Crítica de Danza

Juan Luis Matilla, ni baila ni canta solo

El artista presenta su última propuesta con el título «Da Mopa», que ha calificado como un concierto bailado

Juan Luis Matilla, ni baila ni canta solo
Marta Carrasco Sevilla - Actualizado: Guardado en: Cultura

Juan Luis Matilla nunca presenta espectáculos convencionales sino que todas sus propuestas tienen una locura perfectamente estudiada con la que nos sorprende cada vez más. El teatro Central acogió este fin de semana el estreno absoluto de la última propuesta de Matilla con el título de «Da Mopa», que ha calificado como un concierto bailado.

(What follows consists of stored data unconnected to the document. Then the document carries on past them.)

==> config.mk <==
export PLATFORM = sky130hd
export DESIGN_NAME = utf16_to_utf8_encoder_top
export DESIGN_NICKNAME = d
export VERILOG_FILES = /design/src/u2u8_pkg.sv /design/src/utf16_to_utf8_encoder_top.sv /design/src/u2u8_encode.sv
export VERILOG_INCLUDE_DIRS = /design/src /design/src/src
export SDC_FILE = /design/constraint.sdc
export NUM_CORES = 1
export LEC_CHECK = 0
export ABC_CLOCK_PERIOD_IN_PS = 18800
export BUFFER_PORTS_ARGS = -buffer_cell sky130_fd_sc_hd__buf_2
export CAP_MARGIN = 20
export CORE_UTILIZATION = 40
export CTS_CLUSTER_DIAMETER = 40
export DETAILED_ROUTE_END_ITERATION = 12
export PLACE_DENSITY_LB_ADDON = 0.3
export SETUP_SLACK_MARGIN = 0.1
export SYNTH_ARGS = -nofsm -noshare
export SYNTH_HDL_FRONTEND = slang
export SYNTH_SLANG_ARGS = --single-unit
export TNS_END_PERCENT = 5
==> constraint.sdc <==
create_clock -name clock -period 18.8 [get_ports clock]
set_input_delay 5.64 -clock clock [delete_from_list [all_inputs] [get_ports clock]]
set_output_delay 5.64 -clock clock [all_outputs]
set_load 0.1 [all_outputs]
==> src/assert_macros.svh <==
// Assertion helpers for the transcoder RTL.
`ifndef ASSERT_MACROS_SVH
`define ASSERT_MACROS_SVH

`ifndef SYNTH

// Check that cons holds in the same cycle as ante.
`define ASSERT_SAME(label, clk, rst, ante, cons) \
   label: assert property (@(posedge clk) disable iff (rst) (ante) |-> (cons)) \
      else $error("assertion failed");

// Check that cons holds in the cycle after ante.
`define ASSERT_NEXT(label, clk, rst, ante, cons) \
   label: assert property (@(posedge clk) disable iff (rst) (ante) |=> (cons)) \
      else $error("assertion failed");

`else

`define ASSERT_SAME(label, clk, rst, ante, cons)
`define ASSERT_NEXT(label, clk, rst, ante, cons)

`endif

`endif

==> src/u2u8_pkg.sv <==
package u2u8_pkg;

   localparam int COUNT_BITS_DEF = 24;
   localparam int CAP_W          = 24;
   localparam int BC_W           = 24;
   localparam int UNIT_W         = 16;
   localparam int CP_W           = 21;
   localparam int MAX_RESULTS    = 7;
   localparam int IDX_W          = 3;
   localparam int LIST_DEPTH     = 2 ** IDX_W;

   localparam logic [CAP_W-1:0]  CAP_RESET   = 24'hFF_FFFF;

   localparam logic [UNIT_W-1:0] SURR_HI_MIN = 16'hD800;
   localparam logic [UNIT_W-1:0] SURR_HI_MAX = 16'hDBFF;
   localparam logic [UNIT_W-1:0] SURR_LO_MIN = 16'hDC00;
   localparam logic [UNIT_W-1:0] SURR_LO_MAX = 16'hDFFF;

   localparam logic [CP_W-1:0]   CP_SUPP_BASE = 21'h01_0000;
   localparam logic [CP_W-1:0]   CP_1B_LIMIT  = 21'h00_0080;
   localparam logic [CP_W-1:0]   CP_2B_LIMIT  = 21'h00_0800;
   localparam logic [CP_W-1:0]   CP_3B_LIMIT  = 21'h01_0000;

   localparam logic [7:0] CONT_MARK = 8'h80;
   localparam logic [7:0] LEAD_2B   = 8'hC0;
   localparam logic [7:0] LEAD_3B   = 8'hE0;
   localparam logic [7:0] LEAD_4B   = 8'hF0;

   typedef struct packed {
      logic [2:0]      len;
      logic [3:0][7:0] bytes;
   } cp_enc_type;

   typedef struct packed {
      logic [UNIT_W-1:0] held_high;
      logic              holding;
      logic              stopped;
   } hold_state_type;

   function automatic cp_enc_type utf8_encode(input logic [CP_W-1:0] cp);
      cp_enc_type r;
      r.len   = 3'd0;
      r.bytes = '0;
      if (cp < CP_1B_LIMIT) begin
         r.len      = 3'd1;
         r.bytes[0] = cp[7:0];
      end else if (cp < CP_2B_LIMIT) begin
         r.len      = 3'd2;
         r.bytes[0] = LEAD_2B | {3'b000, cp[10:6]};
         r.bytes[1] = CONT_MARK | {2'b00, cp[5:0]};
      end else if (cp < CP_3B_LIMIT) begin
         r.len      = 3'd3;
         r.bytes[0] = LEAD_3B | {4'b0000, cp[15:12]};
         r.bytes[1] = CONT_MARK | {2'b00, cp[11:6]};
         r.bytes[2] = CONT_MARK | {2'b00, cp[5:0]};
      end else begin
         r.len      = 3'd4;
         r.bytes[0] = LEAD_4B | {5'b00000, cp[20:18]};
         r.bytes[1] = CONT_MARK | {2'b00, cp[17:12]};
         r.bytes[2] = CONT_MARK | {2'b00, cp[11:6]};
         r.bytes[3] = CONT_MARK | {2'b00, cp[5:0]};
      end
      return r;
   endfunction

endpackage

Pero esta obra es mucho más que un concierto bailado. Son cincuenta minutos donde un público instalado alrededor del artista, iluminado en principio por un cenital -él y sus artilugios para hacer música- se lo pasa bomba. Porque «Da Mopa» consigue que la gente, sentada en el suelo o de pie, se meta en el espectáculo, se mueva, de palmas, se ría, baile o se quede asombrado cuando intervienen algunos invitados sorpresas.

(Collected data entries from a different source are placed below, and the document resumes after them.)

<file path="src/rtl/ttsp_pkg.sv">
`timescale 1ns / 1ps
// Shared types, constants and helper functions for the transposition table.
// Used by ttsp_ctrl, ttsp_dpath and transposition_table_store_probe.
package ttsp_pkg;

  // Table geometry. The slot count is a power of two by construction.
  localparam int IDX_BITS      = 14;
  localparam int TABLE_ENTRIES = 1 << IDX_BITS;

  // Stored entry layout.
  localparam int SCORE_BITS = 16;
  localparam int DEPTH_BITS = 8;
  localparam int KIND_W     = 2;
  localparam int ENTRY_W    = SCORE_BITS + DEPTH_BITS + KIND_W;

  // Request and result field widths.
  localparam int HASH_W      = 64;
  localparam int PLY_W       = 10;
  localparam int IN_DEPTH_W  = 8;
  localparam int IN_SCORE_W  = 16;
  localparam int WIN_W       = 16;
  localparam int OUT_SCORE_W = 16;
  localparam int THR_W       = 15;

  // Only the upper key bits are kept; the slot index supplies the rest.
  localparam int TAG_W = HASH_W - IDX_BITS;
  localparam int RAM_W = TAG_W + ENTRY_W;

  // Working width for score arithmetic: holds any input score plus or minus a ply.
  localparam int ADJ_W  = ((SCORE_BITS > IN_SCORE_W) ? SCORE_BITS : IN_SCORE_W) + 2;
  // Working width for depth comparisons.
  localparam int DCMP_W = (DEPTH_BITS > IN_DEPTH_W) ? DEPTH_BITS : IN_DEPTH_W;

  localparam logic signed [ADJ_W-1:0] SCORE_HI =
    ADJ_W'((64'd1 << (SCORE_BITS - 1)) - 64'd1);
  localparam logic signed [ADJ_W-1:0] SCORE_LO = -SCORE_HI - ADJ_W'(1);
  localparam logic [DCMP_W-1:0] DEPTH_MAX = DCMP_W'((64'd1 << DEPTH_BITS) - 64'd1);

  localparam logic [THR_W-1:0] THR_RESET = THR_W'(32000);

  // Command codes.
  localparam logic CMD_PROBE = 1'b0;
  localparam logic CMD_STORE = 1'b1;

  // Bound kinds.
  localparam logic [KIND_W-1:0] KIND_EXACT = 2'd0;
  localparam logic [KIND_W-1:0] KIND_LOW   = 2'd1;
  localparam logic [KIND_W-1:0] KIND_HIGH  = 2'd2;

  // Configuration register index (paddr bit 2).
  localparam logic REG_MATE_THR = 1'b0;

  // Stream widths.
  localparam int IN_DATA_W  = 136;
  localparam int IN_USER_W  = 1;
  localparam int OUT_DATA_W = 16;
  localparam int OUT_USER_W = 2;
  localparam int APB_AW     = 3;
  localparam int APB_DW     = 32;

  typedef struct packed {
    logic                    command;
    logic [HASH_W-1:0]       hash;
    logic [PLY_W-1:0]        ply;
    logic [IN_DEPTH_W-1:0]   depth;
    logic [IN_SCORE_W-1:0]   score;
    logic [KIND_W-1:0]       kind;
    logic [WIN_W-1:0]        alpha;
    logic [WIN_W-1:0]        beta;
  } req_t;

  // Controller to datapath.
  typedef struct packed {
    logic clr_step;  // write zeros at the clear pointer and advance it
    logic accept;    // latch the request and start the table read
    logic finish;    // decide, write back and load the result register
  } dp_cmd_t;

  // Datapath to controller.
  typedef struct packed {
    logic clr_last;  // clear pointer sits on the last slot
    logic out_free;  // result register can take a new result this cycle
  } dp_sts_t;

  // Clamp a working-width score into the stored score range.
  function automatic logic signed [ADJ_W-1:0] sat_score(input logic signed [ADJ_W-1:0] v);
    logic signed [ADJ_W-1:0] r;
    r = v;
    if (v > SCORE_HI) r = SCORE_HI;
    if (v < SCORE_LO) r = SCORE_LO;
    return r;
  endfunction

  // Mate test: absolute value at or above the threshold.
  function automatic logic is_mate(input logic signed [ADJ_W-1:0] v,
                                   input logic [THR_W-1:0] thr);
    logic signed [ADJ_W-1:0] a;
    logic signed [ADJ_W-1:0] t;
    a = (v < 0) ? -v : v;
    t = ADJ_W'(thr);
    return a >= t;
  endfunction

endpackage

</file>
<file path="src/rtl/ttsp_ctrl.sv">
`timescale 1ns / 1ps
// Sequencing controller: clearing pass after reset, then read and decide cycles.
// Depends on ttsp_pkg.
module ttsp_ctrl (
  input  logic              clk,
  input  logic              rst_n,
  input  logic              in_tvalid,
  output logic              in_tready,
  input  ttsp_pkg::dp_sts_t sts,
  output ttsp_pkg::dp_cmd_t cmd
);

  typedef enum logic [2:0] {
    ST_CLEAR = 3'b001,
    ST_IDLE  = 3'b010,
    ST_LOOK  = 3'b100
  } state_t;

  state_t state_r, state_nxt;

  always_comb begin
    state_nxt = state_r;
    cmd       = '0;
    in_tready = 1'b0;
    unique case (state_r)
      ST_CLEAR: begin
        cmd.clr_step = 1'b1;
        if (sts.clr_last) begin
          state_nxt = ST_IDLE;
        end
      end
      ST_IDLE: begin
        in_tready = 1'b1;
        if (in_tvalid) begin
          cmd.accept = 1'b1;
          state_nxt  = ST_LOOK;
        end
      end
      ST_LOOK: begin
        // Hold here while the previous result is still waiting downstream.
        if (sts.out_free) begin
          cmd.finish = 1'b1;
          state_nxt  = ST_IDLE;
        end
      end
      default: begin
        state_nxt = ST_CLEAR;
      end
    endcase
  end

  always_ff @(posedge clk) begin
    if (!rst_n) begin
      state_r <= ST_CLEAR;
    end else begin
      state_r <= state_nxt;
    end
  end

endmodule

</file>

Pero no es una reunión improvisada de amigos, es un espectáculo que sin una planificación casi milimétrica, a pesar de parecer todo lo contrario, no podría realizarse como Matilla lo hace.

El bailarín, cantante y compositor, cuenta con varias intervenciones estelares, como es el «Forever young» que canta la siempre genial Isabel Vázquez, «que me perdone Alphaville», dijo con humor la bailarina y coreógrafa. Y no quedó ahí la cosa. También bailó Natalia Jiménez, y cantó y bailó Raquel Luque, e hicieron coros Ana Morales y Ellavled Elcano, mientras la bailarina Laura Morales nos dejó anonadados con una rumba al estilo de «casette de gasolinera» que fue uno de los momentos más divertidos de la obra. Al final, Silvia Balbín culminó en solitario el espectáculo con un emocionante «Enola Gay», mientras Matilla nos invitaba a verla desde lejos, moviendo una vez más al personal dentro de una sala libre de butacas.

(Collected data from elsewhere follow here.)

`src/scc_pkg.sv`:
```
// Shared command and status types for the strongly connected component counter.
`timescale 1ns / 1ps
package scc_pkg;

	typedef enum logic [4:0] {
		OP_NONE,
		OP_LOAD,
		OP_INIT,
		OP_NEXT_ROOT,
		OP_ENTER_ROOT,
		OP_PUSH,
		OP_NEXT_J,
		OP_READ_VO,
		OP_UPD_LOW,
		OP_READ_STK,
		OP_ASSIGN,
		OP_READ_FRAME,
		OP_RESTORE,
		OP_COND_INIT,
		OP_ROW_READ,
		OP_LATCH_CI,
		OP_READ_CJ,
		OP_MARK,
		OP_CNT_INIT,
		OP_CNT,
		OP_DONE
	} scc_op_t;

	typedef struct packed {
		logic root_end;
		logic root_visited;
		logic j_end;
		logic j_bit;
		logic j_visited;
		logic j_onstack;
		logic low_is_root;
		logic depth_zero;
		logic w_is_u;
		logic cnt_end;
	} scc_status_t;

endpackage

```
`src/scc_ctrl.sv`:
```
// Controller: sequences load, depth-first search, condensation and counting.
`timescale 1ns / 1ps
module scc_ctrl import scc_pkg::*; (
	input  logic        clk,
	input  logic        arst_n,
	input  logic        start,
	input  logic        last_item,
	input  scc_status_t status,
	output scc_op_t     op,
	output logic        busy,
	output logic        done
);

	typedef enum logic [4:0] {
		S_IDLE, S_INIT, S_ROOT, S_SCAN, S_CMPLOW, S_POP, S_SPREAD, S_SASSIGN,
		S_FINISH, S_RESTORE, S_CSTART, S_CROW, S_CROWW, S_CSCAN, S_CMARK,
		S_CNTINIT, S_CNT
	} state_t;

	state_t state_q, state_d;
	logic   busy_q, done_q;

	always_comb begin
		op      = OP_NONE;
		state_d = state_q;
		case (state_q)
			S_IDLE: begin
				if (start) begin
					op = OP_LOAD;
					if (last_item) state_d = S_INIT;
				end
			end
			S_INIT: begin
				op      = OP_INIT;
				state_d = S_ROOT;
			end
			S_ROOT: begin
				if (status.root_end) begin
					state_d = S_CSTART;
				end else if (status.root_visited) begin
					op = OP_NEXT_ROOT;
				end else begin
					op      = OP_ENTER_ROOT;
					state_d = S_SCAN;
				end
			end
			S_SCAN: begin
				if (status.j_end) begin
					state_d = S_POP;
				end else if (!status.j_bit) begin
					op = OP_NEXT_J;
				end else if (!status.j_visited) begin
					op = OP_PUSH;
				end else if (status.j_onstack) begin
					op      = OP_READ_VO;
					state_d = S_CMPLOW;
				end else begin
					op = OP_NEXT_J;
				end
			end
			S_CMPLOW: begin
				op      = OP_UPD_LOW;
				state_d = S_SCAN;
			end
			S_POP: begin
				if (status.low_is_root) begin
					op      = OP_READ_STK;
					state_d = S_SASSIGN;
				end else begin
					state_d = S_FINISH;
				end
			end
			S_SPREAD: begin
				op      = OP_READ_STK;
				state_d = S_SASSIGN;
			end
			S_SASSIGN: begin
				op      = OP_ASSIGN;
				state_d = status.w_is_u ? S_FINISH : S_SPREAD;
			end
			S_FINISH: begin
				if (status.depth_zero) begin
					op      = OP_NEXT_ROOT;
					state_d = S_ROOT;
				end else begin
					op      = OP_READ_FRAME;
					state_d = S_RESTORE;
				end
			end
			S_RESTORE: begin
				op      = OP_RESTORE;
				state_d = S_SCAN;
			end
			S_CSTART: begin
				op      = OP_COND_INIT;
				state_d = S_CROW;
			end
			S_CROW: begin
				if (status.root_end) begin
					state_d = S_CNTINIT;
				end else begin
					op      = OP_ROW_READ;
					state_d = S_CROWW;
				end
			end
			S_CROWW: begin
				op      = OP_LATCH_CI;
				state_d = S_CSCAN;
			end
			S_CSCAN: begin
				if (status.j_end) begin
					op      = OP_NEXT_ROOT;
					state_d = S_CROW;
				end else if (status.j_bit) begin
					op      = OP_READ_CJ;
					state_d = S_CMARK;
				end else begin
					op = OP_NEXT_J;
				end
			end
			S_CMARK: begin
				op      = OP_MARK;
				state_d = S_CSCAN;
			end
			S_CNTINIT: begin
				op      = OP_CNT_INIT;
				state_d = S_CNT;
			end
			S_CNT: begin
				if (status.cnt_end) begin
					op      = OP_DONE;
					state_d = S_IDLE;
				end else begin
					op = OP_CNT;
				end
			end
			default: state_d = S_IDLE;
		endcase
	end

	always_ff @(posedge clk or negedge arst_n) begin
		if (!arst_n) begin
			state_q <= S_IDLE;
			busy_q  <= 1'b0;
			done_q  <= 1'b0;
		end else begin
			state_q <= state_d;
			busy_q  <= (state_d != S_IDLE);
			done_q  <= (op == OP_DONE);
		end
	end

	assign busy = busy_q;
	assign done = done_q;

endmodule

```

«Da Mopa» es un salto cualitativo en la creación artística de Juan Luis Matilla, no sólo porque es un espectáculo donde le vemos bailar, y mucho, sino también porque ha creado un espacio sonoro de calidad, eligiendo muy bien los temas versionados y creando una música original que se engarza de forma natural durante toda la propuesta. El baile, la voz de Matilla, el esfuerzo de cantar y bailar a la vez que nunca es fácil, los invitados..., «Da Mopa» es un montaje de danza-performance muy divertido, de los que una sale del teatro con el buen gusto de haber sido sorprendida. Y eso siempre es bueno.